One of the guiding principles of BWI is that the practice of babywearing is beneficial for both children and caregivers. It has been pretty well established through empirical evidence that babywearing and kangaroo care has many physiological, cognitive and emotional benefits for babies. But what about caregivers, especially those suffering from postpartum mood disorders (“PPMD”)? PPMD, often referred to simply as postpartum depression (PPD), postpartum mental illness (PPMI), or perinatal mood or anxiety disorders (PMAD), actually includes a range of mood disorders such as postpartum depression, postpartum anxiety, postpartum obsessive compulsive disorder, postpartum post-traumatic stress disorder, postpartum bipolar mood disorder or postpartum psychosis and affects as many as 15 to 20% of mothers and 10% of fathers.
So where does babywearing enter in all of this? Can wearing your children alleviate symptoms and/or prevent PPMD? Unfortunately no research been done on babywearing specifically as a treatment for postpartum mood disorders, however, we do know that there is a growing body of evidence to support that kangaroo care, also known as skin-to-skin, has a positive effect on postpartum depressive symptoms.
Before we get there, let’s first discuss the science behind PPMD. PPD differs from regular clinical depression mainly by the fact that the onset of symptoms are clearly due to the recent birth of a child, generally anytime between 4 weeks to 6 months postpartum (although some specialists will expand the onset period up to two years postpartum). The other major difference between those suffering from clinical mood disorders without postpartum onset and those suffering from PPMD is a baby. Having a baby is an enormous life transition, whether it is your first child or your fifth, and a cause for extreme stress all on its own.

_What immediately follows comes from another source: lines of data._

$ cat src/rtl/wb_bram_ctrl.sv
// Wishbone slave to single-port BRAM: programmable wait states, one-shot BRAM access, byte-lane writes, oob ack.
// Ack DELAYS+1 cycles after the request is first seen; a strobe drop aborts, and a TURN cycle separates transactions.
module wb_bram_ctrl
    import wb_bram_pkg::*;
#(
    parameter int         DELAYS  = 10,
    parameter int         ADDR_W  = 10,
    parameter logic [7:0] BASE_HI = USER_BRAM_BASE_HI
) (
    input  logic                wb_clk_i,
    input  logic                wb_rst_i,
    input  logic                wbs_cyc_i,
    input  logic                wbs_stb_i,
    input  logic                wbs_we_i,
    input  logic [WB_SELW-1:0]  wbs_sel_i,
    input  logic [WB_DW-1:0]    wbs_dat_i,
    input  logic [31:0]         wbs_adr_i,
    output logic                wbs_ack_o,
    output logic [WB_DW-1:0]    wbs_dat_o,
    output logic                bram_en_o,
    output logic [WB_SELW-1:0]  bram_we_o,
    output logic [ADDR_W-1:0]   bram_addr_o,
    output logic [WB_DW-1:0]    bram_wdata_o,
    input  logic [WB_DW-1:0]    bram_rdata_i,
    output logic                oob_o,
    output logic                busy_o
);

    localparam logic [7:0] LAST_CNT = 8'(DELAYS - 1);

    state_t               state_q, state_d;
    logic [7:0]           cnt_q, cnt_d;
    logic [ADDR_W-1:0]    addr_q, addr_d;
    logic                 we_q, we_d;
    logic [WB_SELW-1:0]   sel_q, sel_d;
    logic [WB_DW-1:0]     wdat_q, wdat_d;
    logic                 oob_q, oob_d;

    logic valid;
    logic oob;
    logic unused_adr;

    assign valid      = wbs_cyc_i & wbs_stb_i & (wbs_adr_i[31:24] == BASE_HI);
    assign oob        = |wbs_adr_i[23:ADDR_W+2];
    assign unused_adr = ^wbs_adr_i[1:0];

    always_ff @(posedge wb_clk_i) begin
        if (wb_rst_i) begin
            state_q <= IDLE;
            cnt_q   <= 8'd0;
            addr_q  <= '0;
            we_q    <= 1'b0;
            sel_q   <= '0;
            wdat_q  <= '0;
            oob_q   <= 1'b0;
        end else begin
            state_q <= state_d;
            cnt_q   <= cnt_d;
            addr_q  <= addr_d;
            we_q    <= we_d;
            sel_q   <= sel_d;
            wdat_q  <= wdat_d;
            oob_q   <= oob_d;
        end
    end

    always_comb begin
        state_d = state_q;
        cnt_d   = cnt_q;
        addr_d  = addr_q;
        we_d    = we_q;
        sel_d   = sel_q;
        wdat_d  = wdat_q;
        oob_d   = oob_q;
        case (state_q)
            IDLE: begin
                if (valid) begin
                    addr_d  = wbs_adr_i[ADDR_W+1:2];
                    we_d    = wbs_we_i;
                    sel_d   = wbs_sel_i;
                    wdat_d  = wbs_dat_i;
                    oob_d   = oob;
                    cnt_d   = 8'd0;
                    state_d = WAIT;
                end
            end
            WAIT: begin
                cnt_d = cnt_q + 8'd1;
                // A dropped strobe wins even on the access cycle.
                if (!valid) begin
                    state_d = IDLE;
                end else if (cnt_q == LAST_CNT) begin
                    state_d = ACK;
                end
            end
            ACK:     state_d = TURN;
            default: state_d = IDLE;
        endcase
    end

    always_comb begin
        wbs_ack_o    = 1'b0;
        wbs_dat_o    = '0;
        oob_o        = 1'b0;
        bram_en_o    = 1'b0;
        bram_we_o    = '0;
        bram_addr_o  = '0;
        bram_wdata_o = '0;
        busy_o       = (state_q != IDLE);
        if (state_q != IDLE) begin
            bram_addr_o  = addr_q;
            bram_wdata_o = wdat_q;
        end
        if (state_q == WAIT && valid && cnt_q == LAST_CNT && !oob_q) begin
            bram_en_o = 1'b1;
            bram_we_o = we_q ? sel_q : '0;
        end
        if (state_q == ACK) begin
            wbs_ack_o = 1'b1;
            oob_o     = oob_q;
            if (!we_q && !oob_q) begin
                wbs_dat_o = bram_rdata_i;
            end
        end
    end

endmodule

“What makes postpartum depression different from other forms of depression is that it occurs in the setting of responsibility for a new life-with a person who is completely dependent, and brings his or her unique qualities to the relationship. To fully hold the mother’s experience, it is important to recognize the baby’s contribution. For example, when a baby is born with difficulties settling to sleep, or is not naturally cuddly, it will have significant impact on the mother’s emotional experience. Sleep deprivation and feelings of inadequacy may compound an existing depression. In turn, the mother’s state of mind, particularly if she is preoccupied with her own distress, may impair her ability to help the baby to contain and manage his experience.” (Gould)
It is believed that PPD and other postpartum mental illnesses are caused, at least in part by, drastic hormonal shifts that affect the oxytocin levels in a your brain. Without getting too technical, oxytocin is a hormone that works in two ways to fight depressive symptoms. First, it inhibits the release of stress hormones responsible for the “fight or flight” response, and it also increases feelings of calmness, attachment and pleasure. Oxytocin, dubbed the “love hormone,” facilitates the feelings of attachment and bonding between primary caregiver and baby. Oxytocin is also the hormone responsible for labor contractions and the let down reflex in breastfeeding. It has also been revealed that mothers experiencing PPMD have lower levels of… you guessed it, oxytocin.
Curing PPMD and other forms of clinical depression may not be as simple as synthesizing oxytocin and administering it as a pharmaceutical intervention. Studies have been conducted in which synthetic oxytocin was inhaled as a nasal spray, and while it did produce positive results (like reduced stress, anxiety and cortisol levels in men) it also had mixed outcomes, including possible aggressive and hostile behaviors. Other pharmaceutical interventions such as antidepressant/anti-anxiety medications have a relatively high success rate on PPMD, but the effects on infants for mothers who are breastfeeding, while generally thought to be safe for certain medications, still needs more study. Not to mention the cost of such medications can sometimes be prohibitive, especially to those who lack adequate insurance coverage. Psychotherapy has also proven to be an effective, non-pharmaceutical intervention for PPMD but, again, the costs of such treatment can and do keep many from seeking treatment.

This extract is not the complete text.